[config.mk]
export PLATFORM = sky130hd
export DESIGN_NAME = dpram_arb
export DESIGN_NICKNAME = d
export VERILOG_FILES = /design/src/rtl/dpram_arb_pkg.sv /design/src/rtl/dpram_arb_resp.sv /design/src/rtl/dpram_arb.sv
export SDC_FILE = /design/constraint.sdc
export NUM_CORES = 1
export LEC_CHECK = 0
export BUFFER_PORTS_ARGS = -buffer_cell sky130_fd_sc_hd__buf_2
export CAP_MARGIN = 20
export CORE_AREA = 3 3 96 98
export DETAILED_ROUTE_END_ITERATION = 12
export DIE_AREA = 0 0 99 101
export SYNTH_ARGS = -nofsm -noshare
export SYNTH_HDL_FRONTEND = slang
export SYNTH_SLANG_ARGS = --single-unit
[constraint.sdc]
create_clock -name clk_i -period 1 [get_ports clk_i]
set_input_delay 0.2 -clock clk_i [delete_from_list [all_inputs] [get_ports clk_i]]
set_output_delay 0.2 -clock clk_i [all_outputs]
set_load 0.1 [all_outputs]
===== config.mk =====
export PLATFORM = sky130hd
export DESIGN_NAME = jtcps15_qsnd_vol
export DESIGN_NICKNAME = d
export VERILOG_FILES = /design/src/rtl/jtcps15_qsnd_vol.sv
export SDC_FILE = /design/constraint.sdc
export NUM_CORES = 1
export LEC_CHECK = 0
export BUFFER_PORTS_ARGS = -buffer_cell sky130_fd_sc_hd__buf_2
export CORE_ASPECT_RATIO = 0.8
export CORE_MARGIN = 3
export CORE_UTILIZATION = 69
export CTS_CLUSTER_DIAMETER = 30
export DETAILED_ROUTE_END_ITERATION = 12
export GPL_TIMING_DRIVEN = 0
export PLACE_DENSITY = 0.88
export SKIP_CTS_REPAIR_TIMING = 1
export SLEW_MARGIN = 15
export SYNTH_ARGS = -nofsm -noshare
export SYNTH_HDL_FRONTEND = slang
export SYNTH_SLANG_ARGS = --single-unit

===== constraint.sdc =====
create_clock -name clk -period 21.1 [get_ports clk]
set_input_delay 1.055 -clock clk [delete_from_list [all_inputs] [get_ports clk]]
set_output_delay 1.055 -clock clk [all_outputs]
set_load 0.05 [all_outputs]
•••
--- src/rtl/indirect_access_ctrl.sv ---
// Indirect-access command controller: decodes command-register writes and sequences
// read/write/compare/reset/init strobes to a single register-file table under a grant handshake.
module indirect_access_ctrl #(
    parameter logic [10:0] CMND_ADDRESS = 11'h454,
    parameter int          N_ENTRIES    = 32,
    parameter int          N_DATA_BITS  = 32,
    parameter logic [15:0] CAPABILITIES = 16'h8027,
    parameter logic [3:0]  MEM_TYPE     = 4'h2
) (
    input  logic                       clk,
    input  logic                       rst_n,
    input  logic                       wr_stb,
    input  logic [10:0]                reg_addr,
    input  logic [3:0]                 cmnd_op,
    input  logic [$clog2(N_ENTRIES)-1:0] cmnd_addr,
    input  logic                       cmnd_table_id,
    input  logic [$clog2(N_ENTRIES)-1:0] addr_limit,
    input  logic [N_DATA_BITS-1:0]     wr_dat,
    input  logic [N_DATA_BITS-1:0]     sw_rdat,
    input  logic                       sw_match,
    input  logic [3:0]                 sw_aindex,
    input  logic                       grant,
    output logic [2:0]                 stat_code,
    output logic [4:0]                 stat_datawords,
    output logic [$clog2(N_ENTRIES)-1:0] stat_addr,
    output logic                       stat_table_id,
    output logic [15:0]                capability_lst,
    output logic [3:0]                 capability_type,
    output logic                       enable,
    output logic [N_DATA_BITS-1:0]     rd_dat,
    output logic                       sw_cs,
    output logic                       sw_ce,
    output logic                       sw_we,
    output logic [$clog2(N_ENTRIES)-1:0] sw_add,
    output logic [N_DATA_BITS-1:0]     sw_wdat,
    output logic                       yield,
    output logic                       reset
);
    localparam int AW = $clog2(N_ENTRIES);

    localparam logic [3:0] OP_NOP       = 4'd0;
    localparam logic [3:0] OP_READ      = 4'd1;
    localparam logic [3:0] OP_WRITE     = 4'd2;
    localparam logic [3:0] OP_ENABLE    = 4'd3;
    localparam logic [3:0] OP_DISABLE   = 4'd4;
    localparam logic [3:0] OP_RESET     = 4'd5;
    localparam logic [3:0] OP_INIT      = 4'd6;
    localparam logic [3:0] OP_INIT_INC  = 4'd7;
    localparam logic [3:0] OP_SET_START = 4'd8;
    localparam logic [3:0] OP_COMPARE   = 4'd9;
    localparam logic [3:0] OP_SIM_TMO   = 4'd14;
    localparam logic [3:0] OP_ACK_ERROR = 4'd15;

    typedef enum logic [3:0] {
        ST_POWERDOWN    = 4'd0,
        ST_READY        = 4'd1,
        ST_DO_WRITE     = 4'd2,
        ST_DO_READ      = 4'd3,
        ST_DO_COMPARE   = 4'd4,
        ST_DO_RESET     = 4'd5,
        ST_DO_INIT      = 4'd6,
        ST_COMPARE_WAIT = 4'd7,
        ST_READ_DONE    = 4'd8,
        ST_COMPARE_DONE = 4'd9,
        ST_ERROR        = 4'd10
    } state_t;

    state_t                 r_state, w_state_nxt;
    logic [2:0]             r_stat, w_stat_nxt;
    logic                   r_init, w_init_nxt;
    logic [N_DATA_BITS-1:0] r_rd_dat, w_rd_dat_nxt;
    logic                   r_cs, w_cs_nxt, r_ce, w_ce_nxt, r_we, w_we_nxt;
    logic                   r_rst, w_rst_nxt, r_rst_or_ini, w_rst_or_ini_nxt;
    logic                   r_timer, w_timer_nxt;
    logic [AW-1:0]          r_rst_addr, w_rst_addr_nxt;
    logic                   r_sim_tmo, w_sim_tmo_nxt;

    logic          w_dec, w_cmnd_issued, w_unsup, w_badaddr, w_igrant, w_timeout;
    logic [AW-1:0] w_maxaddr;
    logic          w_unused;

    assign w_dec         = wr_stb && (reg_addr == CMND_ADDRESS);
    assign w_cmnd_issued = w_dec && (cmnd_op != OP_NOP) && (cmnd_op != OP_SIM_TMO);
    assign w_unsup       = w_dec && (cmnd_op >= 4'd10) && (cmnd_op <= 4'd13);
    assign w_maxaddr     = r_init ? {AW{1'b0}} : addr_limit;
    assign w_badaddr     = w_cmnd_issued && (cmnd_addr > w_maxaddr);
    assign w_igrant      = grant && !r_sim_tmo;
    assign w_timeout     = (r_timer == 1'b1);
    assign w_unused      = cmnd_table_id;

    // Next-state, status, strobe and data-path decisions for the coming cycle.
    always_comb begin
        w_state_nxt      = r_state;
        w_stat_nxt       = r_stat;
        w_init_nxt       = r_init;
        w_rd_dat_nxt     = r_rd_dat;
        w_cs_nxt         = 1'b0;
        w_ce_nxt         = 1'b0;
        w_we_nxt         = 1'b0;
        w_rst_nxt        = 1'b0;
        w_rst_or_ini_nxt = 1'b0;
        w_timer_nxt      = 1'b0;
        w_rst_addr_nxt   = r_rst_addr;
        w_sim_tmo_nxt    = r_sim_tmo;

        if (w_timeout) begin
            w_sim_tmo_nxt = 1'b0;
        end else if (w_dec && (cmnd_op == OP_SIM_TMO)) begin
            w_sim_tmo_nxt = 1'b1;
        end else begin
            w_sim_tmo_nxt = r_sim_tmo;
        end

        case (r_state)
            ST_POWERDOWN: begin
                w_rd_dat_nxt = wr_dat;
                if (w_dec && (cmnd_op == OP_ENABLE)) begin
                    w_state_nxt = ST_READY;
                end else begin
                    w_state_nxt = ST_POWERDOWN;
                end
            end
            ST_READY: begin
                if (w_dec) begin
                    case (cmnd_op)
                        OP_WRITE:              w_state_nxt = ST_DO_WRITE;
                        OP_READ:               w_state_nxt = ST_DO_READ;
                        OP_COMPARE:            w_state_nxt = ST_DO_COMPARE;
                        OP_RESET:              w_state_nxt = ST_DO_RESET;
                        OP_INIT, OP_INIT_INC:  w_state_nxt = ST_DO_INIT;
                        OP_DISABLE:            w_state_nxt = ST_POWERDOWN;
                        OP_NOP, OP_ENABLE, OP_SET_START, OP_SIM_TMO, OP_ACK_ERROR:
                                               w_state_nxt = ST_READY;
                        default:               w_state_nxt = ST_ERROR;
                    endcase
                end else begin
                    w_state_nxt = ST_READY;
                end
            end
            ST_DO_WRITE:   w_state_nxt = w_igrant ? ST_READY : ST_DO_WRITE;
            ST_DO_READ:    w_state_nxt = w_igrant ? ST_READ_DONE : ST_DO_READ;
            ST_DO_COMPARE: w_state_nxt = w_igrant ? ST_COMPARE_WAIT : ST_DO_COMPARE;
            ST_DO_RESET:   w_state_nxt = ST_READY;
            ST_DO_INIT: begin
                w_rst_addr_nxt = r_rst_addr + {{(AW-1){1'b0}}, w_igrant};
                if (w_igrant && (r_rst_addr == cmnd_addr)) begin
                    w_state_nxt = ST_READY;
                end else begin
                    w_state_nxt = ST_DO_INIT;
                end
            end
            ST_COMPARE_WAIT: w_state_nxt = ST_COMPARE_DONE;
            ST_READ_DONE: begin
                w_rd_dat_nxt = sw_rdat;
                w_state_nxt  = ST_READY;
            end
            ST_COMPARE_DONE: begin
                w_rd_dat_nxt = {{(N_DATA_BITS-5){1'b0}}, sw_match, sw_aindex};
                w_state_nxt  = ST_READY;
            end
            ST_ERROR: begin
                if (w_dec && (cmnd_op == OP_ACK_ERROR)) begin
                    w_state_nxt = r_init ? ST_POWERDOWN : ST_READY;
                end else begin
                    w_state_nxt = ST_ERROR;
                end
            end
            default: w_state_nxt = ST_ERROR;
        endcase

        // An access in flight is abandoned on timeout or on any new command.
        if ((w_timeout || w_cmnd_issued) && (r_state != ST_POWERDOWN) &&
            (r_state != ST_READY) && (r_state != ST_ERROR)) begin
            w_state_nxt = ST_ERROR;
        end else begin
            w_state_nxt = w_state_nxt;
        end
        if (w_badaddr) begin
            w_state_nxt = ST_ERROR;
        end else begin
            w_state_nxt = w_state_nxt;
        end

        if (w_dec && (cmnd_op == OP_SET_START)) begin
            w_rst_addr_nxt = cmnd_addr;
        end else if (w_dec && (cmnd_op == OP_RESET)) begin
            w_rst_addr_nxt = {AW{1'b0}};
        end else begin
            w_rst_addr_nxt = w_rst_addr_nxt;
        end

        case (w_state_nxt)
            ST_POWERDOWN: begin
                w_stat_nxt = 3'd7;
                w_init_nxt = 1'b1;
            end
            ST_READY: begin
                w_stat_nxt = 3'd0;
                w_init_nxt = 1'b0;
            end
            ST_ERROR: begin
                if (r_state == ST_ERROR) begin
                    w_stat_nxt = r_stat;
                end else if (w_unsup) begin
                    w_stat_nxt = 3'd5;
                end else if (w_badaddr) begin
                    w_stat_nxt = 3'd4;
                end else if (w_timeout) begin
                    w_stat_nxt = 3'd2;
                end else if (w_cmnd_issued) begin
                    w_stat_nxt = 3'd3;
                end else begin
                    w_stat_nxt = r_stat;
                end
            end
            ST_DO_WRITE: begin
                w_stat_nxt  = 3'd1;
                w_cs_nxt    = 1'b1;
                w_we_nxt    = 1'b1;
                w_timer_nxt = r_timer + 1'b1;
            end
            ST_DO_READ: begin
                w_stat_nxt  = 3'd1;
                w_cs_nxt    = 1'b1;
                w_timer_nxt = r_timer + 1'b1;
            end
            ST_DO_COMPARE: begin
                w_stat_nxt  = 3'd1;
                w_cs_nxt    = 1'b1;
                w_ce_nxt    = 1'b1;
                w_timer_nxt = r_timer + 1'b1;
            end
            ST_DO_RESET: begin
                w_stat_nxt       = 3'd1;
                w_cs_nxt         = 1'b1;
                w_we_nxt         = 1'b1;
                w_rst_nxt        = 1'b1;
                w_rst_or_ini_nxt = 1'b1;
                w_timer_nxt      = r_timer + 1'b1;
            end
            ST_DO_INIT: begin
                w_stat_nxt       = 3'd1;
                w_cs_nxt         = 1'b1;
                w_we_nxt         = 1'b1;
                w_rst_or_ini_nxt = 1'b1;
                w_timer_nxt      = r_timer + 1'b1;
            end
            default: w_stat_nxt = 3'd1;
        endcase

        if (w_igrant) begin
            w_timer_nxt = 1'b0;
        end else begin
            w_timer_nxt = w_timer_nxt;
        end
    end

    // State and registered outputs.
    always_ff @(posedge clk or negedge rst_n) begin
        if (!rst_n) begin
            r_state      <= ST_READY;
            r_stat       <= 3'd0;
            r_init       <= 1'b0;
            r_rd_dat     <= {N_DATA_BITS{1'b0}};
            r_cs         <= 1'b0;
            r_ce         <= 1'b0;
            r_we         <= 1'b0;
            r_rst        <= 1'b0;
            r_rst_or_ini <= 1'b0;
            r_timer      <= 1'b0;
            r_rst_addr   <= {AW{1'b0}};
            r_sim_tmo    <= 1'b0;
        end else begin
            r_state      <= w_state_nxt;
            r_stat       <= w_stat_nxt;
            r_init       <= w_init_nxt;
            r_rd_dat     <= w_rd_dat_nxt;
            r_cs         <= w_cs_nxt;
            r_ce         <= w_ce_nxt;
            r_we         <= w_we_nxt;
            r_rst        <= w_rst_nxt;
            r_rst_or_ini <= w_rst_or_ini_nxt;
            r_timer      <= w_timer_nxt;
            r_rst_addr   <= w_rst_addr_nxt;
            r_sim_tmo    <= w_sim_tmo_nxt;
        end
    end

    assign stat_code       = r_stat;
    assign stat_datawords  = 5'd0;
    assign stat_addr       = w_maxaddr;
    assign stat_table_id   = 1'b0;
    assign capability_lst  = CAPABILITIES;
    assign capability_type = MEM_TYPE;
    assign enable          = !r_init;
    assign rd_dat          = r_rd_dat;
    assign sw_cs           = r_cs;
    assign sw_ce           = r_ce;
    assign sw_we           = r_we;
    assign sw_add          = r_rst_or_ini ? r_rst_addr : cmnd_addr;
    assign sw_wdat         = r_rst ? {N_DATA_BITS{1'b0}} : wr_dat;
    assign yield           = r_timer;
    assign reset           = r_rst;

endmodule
•••
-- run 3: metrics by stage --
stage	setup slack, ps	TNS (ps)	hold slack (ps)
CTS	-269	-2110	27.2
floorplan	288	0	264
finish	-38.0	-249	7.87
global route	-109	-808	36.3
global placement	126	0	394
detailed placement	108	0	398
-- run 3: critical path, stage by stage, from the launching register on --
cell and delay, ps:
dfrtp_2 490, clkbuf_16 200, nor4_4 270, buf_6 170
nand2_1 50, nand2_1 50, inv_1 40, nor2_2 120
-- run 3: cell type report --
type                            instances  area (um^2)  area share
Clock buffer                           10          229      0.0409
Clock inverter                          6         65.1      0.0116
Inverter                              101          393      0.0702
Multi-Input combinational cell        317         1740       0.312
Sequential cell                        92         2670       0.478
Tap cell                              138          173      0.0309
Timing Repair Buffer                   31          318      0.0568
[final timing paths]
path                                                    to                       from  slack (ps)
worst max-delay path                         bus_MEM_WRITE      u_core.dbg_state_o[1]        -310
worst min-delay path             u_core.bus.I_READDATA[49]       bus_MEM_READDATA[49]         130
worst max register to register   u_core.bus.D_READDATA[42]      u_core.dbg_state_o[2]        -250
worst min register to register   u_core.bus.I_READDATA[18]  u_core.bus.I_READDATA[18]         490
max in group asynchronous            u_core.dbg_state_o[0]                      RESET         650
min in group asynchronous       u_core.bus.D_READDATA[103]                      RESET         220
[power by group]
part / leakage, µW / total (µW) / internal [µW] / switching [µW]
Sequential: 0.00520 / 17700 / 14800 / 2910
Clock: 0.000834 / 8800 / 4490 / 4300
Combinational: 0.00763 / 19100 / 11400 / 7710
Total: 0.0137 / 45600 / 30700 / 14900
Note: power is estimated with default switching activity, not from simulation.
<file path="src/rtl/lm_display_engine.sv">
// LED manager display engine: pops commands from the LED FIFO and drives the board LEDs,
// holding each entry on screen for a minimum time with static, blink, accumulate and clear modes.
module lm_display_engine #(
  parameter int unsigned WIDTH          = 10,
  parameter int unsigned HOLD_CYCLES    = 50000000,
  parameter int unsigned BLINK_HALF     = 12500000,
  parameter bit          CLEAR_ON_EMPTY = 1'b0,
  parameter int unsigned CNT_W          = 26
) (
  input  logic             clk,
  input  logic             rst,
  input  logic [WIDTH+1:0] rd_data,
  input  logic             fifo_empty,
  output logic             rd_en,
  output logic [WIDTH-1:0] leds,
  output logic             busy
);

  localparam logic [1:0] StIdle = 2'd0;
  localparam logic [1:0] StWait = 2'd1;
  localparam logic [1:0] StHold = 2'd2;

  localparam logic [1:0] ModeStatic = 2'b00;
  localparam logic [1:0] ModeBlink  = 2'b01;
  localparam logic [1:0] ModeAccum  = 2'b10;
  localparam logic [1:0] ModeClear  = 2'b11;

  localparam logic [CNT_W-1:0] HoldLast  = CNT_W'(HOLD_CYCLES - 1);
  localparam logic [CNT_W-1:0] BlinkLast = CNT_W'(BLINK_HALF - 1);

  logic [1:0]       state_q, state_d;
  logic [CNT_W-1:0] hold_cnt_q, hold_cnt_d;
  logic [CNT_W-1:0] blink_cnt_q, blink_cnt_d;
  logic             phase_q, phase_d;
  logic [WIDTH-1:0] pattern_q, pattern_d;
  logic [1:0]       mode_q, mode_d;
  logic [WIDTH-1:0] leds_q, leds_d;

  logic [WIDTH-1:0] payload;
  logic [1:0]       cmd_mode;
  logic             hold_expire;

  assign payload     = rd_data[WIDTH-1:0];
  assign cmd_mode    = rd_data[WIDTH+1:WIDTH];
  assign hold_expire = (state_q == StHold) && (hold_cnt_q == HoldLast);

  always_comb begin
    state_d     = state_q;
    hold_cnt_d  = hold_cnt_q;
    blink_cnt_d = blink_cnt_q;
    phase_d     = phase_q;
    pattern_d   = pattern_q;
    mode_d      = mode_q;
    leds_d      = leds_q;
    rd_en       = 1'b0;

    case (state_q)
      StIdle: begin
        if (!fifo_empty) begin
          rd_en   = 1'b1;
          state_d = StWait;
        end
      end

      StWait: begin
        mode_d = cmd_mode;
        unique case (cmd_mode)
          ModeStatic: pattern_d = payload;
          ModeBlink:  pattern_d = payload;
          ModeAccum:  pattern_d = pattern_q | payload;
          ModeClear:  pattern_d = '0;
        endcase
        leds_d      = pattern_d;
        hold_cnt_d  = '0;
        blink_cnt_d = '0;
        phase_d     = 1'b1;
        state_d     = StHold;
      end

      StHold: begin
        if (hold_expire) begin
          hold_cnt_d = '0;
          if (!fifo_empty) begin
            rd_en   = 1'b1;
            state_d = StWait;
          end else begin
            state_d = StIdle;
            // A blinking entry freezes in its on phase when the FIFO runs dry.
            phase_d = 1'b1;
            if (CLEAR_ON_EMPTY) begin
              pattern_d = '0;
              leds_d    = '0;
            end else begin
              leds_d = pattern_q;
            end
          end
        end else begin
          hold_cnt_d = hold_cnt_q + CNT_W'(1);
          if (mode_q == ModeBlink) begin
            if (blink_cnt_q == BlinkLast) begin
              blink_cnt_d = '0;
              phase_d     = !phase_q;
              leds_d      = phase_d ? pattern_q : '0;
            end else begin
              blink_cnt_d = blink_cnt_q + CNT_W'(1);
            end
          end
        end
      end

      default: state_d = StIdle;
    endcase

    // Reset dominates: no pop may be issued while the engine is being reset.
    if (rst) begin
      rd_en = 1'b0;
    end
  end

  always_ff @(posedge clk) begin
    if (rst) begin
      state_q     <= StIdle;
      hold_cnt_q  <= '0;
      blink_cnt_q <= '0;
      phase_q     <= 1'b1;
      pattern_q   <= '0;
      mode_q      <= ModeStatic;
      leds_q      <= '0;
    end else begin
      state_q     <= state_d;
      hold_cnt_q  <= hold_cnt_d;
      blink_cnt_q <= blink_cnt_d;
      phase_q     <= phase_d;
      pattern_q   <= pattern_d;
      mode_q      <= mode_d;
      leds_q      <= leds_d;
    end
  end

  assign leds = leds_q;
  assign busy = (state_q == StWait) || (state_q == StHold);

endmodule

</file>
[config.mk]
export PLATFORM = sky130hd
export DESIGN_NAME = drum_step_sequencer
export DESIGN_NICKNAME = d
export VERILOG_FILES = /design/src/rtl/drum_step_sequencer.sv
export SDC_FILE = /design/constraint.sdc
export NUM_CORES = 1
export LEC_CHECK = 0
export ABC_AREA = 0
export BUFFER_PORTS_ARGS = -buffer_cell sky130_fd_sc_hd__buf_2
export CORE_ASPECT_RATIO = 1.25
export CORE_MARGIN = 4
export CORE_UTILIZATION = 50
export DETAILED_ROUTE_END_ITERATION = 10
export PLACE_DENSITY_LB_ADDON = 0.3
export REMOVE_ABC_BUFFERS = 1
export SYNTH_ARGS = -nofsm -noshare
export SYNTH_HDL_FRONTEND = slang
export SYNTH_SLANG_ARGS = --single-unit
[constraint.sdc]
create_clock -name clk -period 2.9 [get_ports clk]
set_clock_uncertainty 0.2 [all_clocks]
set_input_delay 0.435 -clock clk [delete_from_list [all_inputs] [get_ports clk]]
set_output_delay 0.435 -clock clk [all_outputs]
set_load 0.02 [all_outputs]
•••
Beginning with the line containing "Combinational: 0.00763 / 19100 / 11400 / 7710" in the material above, copy every line exactly until you have copied the line containing "Total: 0.0137 / 45600 / 30700 / 14900".

Combinational: 0.00763 / 19100 / 11400 / 7710
Total: 0.0137 / 45600 / 30700 / 14900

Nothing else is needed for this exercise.